TASK:
Scan the records beneath this line for the line holding "export CELL_PAD_IN_SITES_GLOBAL_PLACEMENT = 2" and the line holding "port bits: 4", then transcribe exactly those two and all lines between.

Start of Block

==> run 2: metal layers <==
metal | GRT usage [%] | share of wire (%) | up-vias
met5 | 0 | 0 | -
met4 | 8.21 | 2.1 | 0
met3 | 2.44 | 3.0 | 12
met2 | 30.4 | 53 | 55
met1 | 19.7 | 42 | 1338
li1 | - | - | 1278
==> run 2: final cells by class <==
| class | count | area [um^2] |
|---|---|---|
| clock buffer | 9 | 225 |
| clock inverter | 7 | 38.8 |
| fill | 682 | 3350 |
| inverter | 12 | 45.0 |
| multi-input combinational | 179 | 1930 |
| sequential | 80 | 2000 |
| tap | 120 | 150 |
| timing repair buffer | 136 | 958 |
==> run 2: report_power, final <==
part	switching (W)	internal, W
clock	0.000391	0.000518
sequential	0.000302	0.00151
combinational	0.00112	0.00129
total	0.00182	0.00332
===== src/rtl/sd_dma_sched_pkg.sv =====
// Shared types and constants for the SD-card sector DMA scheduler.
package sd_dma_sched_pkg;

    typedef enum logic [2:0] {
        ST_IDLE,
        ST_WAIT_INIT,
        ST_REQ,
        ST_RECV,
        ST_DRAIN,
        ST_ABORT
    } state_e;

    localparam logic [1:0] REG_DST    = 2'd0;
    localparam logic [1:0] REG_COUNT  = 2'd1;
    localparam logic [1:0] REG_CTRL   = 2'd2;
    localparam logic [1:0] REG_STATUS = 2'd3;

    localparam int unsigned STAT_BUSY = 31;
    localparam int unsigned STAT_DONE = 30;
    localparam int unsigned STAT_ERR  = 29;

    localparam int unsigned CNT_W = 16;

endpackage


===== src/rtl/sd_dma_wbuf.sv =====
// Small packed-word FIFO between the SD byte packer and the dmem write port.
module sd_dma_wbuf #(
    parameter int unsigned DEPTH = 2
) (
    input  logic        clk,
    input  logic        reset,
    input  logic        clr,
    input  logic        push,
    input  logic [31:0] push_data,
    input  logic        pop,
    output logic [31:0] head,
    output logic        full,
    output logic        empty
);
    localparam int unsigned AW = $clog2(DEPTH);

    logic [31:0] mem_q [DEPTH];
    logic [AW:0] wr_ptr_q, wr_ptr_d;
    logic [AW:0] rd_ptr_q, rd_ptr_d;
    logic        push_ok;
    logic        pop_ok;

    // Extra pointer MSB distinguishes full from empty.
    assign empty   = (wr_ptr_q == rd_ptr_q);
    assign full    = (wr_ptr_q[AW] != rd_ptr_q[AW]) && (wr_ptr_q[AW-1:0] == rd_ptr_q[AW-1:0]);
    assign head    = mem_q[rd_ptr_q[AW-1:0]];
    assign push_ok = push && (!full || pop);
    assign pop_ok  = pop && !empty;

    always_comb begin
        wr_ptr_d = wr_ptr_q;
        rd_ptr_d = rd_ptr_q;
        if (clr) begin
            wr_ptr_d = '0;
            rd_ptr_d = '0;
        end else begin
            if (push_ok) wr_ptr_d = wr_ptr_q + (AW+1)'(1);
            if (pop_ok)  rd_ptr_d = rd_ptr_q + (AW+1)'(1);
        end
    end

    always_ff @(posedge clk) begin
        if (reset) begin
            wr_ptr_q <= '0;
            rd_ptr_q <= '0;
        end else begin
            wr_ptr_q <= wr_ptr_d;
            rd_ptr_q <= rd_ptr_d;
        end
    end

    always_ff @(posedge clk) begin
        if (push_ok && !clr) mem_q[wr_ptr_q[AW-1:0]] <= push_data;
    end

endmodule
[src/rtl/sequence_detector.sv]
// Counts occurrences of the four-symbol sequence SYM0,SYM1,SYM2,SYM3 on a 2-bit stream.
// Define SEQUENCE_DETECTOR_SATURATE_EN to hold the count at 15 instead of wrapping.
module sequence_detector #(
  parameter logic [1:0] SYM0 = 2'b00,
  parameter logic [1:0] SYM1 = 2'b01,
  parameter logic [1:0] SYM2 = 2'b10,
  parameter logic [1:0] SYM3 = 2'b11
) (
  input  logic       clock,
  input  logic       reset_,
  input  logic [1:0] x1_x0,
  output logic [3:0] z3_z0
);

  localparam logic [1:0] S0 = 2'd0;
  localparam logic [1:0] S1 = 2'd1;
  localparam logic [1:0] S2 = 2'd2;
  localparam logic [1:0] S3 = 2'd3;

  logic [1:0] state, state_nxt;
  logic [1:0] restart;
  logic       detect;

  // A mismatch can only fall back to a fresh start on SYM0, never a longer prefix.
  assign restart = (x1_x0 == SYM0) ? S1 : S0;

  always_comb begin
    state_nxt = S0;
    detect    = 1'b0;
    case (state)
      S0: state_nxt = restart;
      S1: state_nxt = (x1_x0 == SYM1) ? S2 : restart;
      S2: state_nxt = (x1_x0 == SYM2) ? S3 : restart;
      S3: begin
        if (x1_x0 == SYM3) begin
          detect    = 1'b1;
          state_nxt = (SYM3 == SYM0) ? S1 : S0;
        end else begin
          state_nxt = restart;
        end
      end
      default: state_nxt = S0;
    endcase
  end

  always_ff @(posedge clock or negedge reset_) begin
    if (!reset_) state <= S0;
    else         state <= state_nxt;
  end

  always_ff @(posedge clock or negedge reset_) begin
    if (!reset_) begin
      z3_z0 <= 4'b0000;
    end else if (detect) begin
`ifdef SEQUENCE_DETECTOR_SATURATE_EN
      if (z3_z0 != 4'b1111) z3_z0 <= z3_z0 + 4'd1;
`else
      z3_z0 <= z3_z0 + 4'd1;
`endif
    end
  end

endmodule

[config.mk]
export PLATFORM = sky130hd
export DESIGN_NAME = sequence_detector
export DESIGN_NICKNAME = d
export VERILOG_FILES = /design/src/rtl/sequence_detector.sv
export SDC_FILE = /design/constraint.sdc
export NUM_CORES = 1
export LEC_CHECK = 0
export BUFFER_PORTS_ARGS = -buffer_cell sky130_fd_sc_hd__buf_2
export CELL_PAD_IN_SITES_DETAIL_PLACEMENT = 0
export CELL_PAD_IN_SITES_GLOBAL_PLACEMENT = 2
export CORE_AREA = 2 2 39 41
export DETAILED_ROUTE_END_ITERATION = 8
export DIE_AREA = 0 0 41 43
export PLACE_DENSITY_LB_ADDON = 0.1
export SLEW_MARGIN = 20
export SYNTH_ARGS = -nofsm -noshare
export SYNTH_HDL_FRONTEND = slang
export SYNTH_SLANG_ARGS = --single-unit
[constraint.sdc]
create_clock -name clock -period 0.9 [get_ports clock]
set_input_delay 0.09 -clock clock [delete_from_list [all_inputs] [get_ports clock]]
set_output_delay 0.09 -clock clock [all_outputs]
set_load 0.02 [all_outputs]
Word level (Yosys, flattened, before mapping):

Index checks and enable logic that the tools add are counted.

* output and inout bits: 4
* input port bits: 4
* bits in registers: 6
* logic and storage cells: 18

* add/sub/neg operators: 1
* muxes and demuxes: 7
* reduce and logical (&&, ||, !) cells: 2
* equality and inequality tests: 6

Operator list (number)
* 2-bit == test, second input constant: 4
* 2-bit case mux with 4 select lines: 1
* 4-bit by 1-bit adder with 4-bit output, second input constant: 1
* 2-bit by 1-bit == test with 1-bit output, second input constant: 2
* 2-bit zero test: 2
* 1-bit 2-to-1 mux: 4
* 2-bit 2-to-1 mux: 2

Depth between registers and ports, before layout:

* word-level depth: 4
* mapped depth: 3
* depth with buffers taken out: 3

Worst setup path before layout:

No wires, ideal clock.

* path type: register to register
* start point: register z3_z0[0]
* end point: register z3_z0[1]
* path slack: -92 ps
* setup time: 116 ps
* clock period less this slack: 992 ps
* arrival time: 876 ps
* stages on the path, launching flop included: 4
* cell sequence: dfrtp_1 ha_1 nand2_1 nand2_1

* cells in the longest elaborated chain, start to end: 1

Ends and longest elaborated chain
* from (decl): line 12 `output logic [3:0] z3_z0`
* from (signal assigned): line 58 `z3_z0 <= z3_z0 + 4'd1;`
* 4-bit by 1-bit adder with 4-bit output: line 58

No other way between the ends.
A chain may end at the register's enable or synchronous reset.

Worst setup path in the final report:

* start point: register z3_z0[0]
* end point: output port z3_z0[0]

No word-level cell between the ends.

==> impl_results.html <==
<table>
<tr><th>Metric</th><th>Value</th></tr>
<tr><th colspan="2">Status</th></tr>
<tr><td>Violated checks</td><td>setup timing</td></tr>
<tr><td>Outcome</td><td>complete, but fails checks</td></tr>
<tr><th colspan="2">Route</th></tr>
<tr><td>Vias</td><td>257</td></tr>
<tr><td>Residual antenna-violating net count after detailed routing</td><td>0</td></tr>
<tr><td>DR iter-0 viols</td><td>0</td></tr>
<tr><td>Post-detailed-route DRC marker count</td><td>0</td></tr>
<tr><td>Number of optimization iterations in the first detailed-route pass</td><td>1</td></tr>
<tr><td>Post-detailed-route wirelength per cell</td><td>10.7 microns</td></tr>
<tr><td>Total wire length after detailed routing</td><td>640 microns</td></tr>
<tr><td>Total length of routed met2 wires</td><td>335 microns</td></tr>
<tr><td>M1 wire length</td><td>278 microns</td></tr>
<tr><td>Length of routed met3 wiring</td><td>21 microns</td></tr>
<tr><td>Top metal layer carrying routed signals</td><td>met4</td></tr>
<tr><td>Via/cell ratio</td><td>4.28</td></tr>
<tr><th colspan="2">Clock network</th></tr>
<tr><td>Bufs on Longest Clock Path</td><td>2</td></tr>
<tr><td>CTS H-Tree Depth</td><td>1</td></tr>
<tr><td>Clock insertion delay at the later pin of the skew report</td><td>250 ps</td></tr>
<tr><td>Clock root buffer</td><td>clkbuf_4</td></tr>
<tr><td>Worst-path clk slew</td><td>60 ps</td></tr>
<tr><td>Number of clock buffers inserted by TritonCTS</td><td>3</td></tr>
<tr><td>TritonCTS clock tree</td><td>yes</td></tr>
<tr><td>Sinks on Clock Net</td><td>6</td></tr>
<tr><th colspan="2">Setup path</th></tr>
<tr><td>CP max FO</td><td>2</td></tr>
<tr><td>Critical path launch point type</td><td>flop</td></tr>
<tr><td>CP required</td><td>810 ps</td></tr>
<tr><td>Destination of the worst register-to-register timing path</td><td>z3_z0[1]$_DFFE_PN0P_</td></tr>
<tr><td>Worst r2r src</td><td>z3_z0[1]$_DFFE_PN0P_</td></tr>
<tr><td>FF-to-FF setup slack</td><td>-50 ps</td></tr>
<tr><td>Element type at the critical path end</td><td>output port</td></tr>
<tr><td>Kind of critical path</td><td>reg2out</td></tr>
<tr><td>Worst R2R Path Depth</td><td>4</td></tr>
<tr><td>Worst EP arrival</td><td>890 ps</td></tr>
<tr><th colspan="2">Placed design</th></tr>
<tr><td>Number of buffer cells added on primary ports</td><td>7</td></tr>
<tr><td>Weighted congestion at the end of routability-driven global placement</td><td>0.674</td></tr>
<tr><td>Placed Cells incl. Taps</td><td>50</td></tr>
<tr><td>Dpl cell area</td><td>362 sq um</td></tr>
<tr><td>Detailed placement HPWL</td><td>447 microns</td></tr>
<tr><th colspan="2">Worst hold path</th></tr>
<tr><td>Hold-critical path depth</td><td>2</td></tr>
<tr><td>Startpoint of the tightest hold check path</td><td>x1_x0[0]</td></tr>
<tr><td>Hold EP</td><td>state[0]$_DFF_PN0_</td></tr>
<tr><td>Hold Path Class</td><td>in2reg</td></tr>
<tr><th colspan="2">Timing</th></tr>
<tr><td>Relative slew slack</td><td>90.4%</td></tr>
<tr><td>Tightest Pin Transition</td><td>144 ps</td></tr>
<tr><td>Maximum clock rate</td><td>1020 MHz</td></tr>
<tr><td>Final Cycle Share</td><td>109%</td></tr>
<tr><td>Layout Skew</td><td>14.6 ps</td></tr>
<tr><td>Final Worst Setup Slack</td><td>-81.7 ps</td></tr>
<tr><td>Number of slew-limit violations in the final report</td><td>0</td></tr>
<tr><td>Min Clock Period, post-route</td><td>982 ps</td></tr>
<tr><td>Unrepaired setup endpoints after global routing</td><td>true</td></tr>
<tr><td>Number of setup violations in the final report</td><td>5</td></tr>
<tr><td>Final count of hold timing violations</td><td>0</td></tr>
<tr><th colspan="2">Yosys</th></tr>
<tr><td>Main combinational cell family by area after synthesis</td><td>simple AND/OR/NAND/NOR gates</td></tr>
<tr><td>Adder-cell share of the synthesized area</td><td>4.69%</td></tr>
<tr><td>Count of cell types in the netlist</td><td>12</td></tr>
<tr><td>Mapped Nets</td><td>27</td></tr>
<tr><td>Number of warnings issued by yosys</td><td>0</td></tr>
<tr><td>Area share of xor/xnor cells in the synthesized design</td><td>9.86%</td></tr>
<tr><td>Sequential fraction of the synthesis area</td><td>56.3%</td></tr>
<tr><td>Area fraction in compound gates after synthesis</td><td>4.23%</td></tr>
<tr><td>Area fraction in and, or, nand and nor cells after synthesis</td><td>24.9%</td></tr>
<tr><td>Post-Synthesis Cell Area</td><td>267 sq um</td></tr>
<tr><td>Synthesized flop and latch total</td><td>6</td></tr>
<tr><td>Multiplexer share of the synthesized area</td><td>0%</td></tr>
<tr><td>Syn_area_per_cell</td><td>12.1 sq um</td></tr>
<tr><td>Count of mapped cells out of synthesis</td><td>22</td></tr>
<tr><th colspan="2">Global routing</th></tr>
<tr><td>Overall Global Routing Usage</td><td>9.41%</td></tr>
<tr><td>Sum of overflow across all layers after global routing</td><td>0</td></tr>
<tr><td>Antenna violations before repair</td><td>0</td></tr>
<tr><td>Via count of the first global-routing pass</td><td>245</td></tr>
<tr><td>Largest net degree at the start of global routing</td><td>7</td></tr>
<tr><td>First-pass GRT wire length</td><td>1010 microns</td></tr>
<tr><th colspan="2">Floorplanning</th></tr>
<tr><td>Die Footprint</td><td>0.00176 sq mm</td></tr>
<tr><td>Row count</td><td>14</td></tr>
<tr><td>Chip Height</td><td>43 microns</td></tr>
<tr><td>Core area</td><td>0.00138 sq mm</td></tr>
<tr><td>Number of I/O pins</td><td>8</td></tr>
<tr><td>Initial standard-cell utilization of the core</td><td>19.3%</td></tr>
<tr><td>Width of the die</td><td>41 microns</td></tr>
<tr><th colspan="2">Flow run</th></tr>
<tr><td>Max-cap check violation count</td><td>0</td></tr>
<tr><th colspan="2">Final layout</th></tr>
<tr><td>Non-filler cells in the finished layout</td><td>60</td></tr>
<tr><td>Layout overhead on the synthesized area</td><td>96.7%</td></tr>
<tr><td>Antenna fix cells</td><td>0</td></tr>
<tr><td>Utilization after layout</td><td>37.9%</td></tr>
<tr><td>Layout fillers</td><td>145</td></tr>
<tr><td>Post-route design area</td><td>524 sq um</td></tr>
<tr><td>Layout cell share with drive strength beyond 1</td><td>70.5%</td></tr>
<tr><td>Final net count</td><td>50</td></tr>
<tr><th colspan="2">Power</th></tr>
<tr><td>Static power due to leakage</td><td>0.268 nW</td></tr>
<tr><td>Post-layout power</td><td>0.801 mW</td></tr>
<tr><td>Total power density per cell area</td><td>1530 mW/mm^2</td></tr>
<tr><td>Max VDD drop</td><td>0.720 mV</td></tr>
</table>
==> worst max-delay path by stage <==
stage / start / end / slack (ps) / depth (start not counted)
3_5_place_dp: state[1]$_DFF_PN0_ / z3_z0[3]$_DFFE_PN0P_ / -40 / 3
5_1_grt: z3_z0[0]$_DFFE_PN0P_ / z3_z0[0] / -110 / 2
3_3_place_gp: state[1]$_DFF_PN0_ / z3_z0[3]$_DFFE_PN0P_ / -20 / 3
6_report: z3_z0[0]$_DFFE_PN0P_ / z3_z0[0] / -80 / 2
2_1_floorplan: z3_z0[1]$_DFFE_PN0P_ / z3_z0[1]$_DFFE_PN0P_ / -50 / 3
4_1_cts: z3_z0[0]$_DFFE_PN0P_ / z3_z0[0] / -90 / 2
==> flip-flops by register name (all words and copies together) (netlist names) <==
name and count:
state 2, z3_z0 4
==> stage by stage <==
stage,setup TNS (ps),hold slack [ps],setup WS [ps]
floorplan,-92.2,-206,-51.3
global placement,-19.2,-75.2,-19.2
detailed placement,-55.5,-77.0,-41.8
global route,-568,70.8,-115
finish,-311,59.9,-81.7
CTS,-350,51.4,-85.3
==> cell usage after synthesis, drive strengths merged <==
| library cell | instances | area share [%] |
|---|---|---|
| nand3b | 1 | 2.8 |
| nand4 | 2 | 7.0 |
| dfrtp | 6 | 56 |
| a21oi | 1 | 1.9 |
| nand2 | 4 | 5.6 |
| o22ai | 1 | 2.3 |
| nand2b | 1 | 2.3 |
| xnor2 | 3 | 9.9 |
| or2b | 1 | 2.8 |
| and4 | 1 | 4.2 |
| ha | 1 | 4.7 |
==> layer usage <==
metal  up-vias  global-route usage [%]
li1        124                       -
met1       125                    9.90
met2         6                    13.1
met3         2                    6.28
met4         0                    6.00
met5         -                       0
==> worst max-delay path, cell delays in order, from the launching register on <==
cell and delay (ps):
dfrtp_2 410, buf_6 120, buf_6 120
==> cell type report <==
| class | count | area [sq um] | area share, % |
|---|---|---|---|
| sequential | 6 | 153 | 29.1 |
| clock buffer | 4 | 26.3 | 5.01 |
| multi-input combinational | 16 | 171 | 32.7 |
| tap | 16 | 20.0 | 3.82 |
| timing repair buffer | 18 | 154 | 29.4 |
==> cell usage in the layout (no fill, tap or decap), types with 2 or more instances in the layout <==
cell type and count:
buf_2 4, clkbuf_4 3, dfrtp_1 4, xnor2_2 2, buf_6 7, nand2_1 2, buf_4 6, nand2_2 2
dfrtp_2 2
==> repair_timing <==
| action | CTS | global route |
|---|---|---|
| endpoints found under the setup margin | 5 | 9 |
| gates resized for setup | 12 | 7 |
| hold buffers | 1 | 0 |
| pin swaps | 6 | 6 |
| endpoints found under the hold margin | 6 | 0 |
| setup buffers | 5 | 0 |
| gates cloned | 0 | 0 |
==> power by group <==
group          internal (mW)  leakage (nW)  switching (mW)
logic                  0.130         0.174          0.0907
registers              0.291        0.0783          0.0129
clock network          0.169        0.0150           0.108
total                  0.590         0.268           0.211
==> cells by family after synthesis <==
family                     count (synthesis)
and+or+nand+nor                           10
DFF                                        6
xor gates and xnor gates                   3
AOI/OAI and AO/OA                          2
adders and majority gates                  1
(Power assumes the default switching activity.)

End of Block

TASK RESULT:
export CELL_PAD_IN_SITES_GLOBAL_PLACEMENT = 2
export CORE_AREA = 2 2 39 41
export DETAILED_ROUTE_END_ITERATION = 8
export DIE_AREA = 0 0 41 43
export PLACE_DENSITY_LB_ADDON = 0.1
export SLEW_MARGIN = 20
export SYNTH_ARGS = -nofsm -noshare
export SYNTH_HDL_FRONTEND = slang
export SYNTH_SLANG_ARGS = --single-unit
[constraint.sdc]
create_clock -name clock -period 0.9 [get_ports clock]
set_input_delay 0.09 -clock clock [delete_from_list [all_inputs] [get_ports clock]]
set_output_delay 0.09 -clock clock [all_outputs]
set_load 0.02 [all_outputs]
Word level (Yosys, flattened, before mapping):

Index checks and enable logic that the tools add are counted.

* output and inout bits: 4
* input port bits: 4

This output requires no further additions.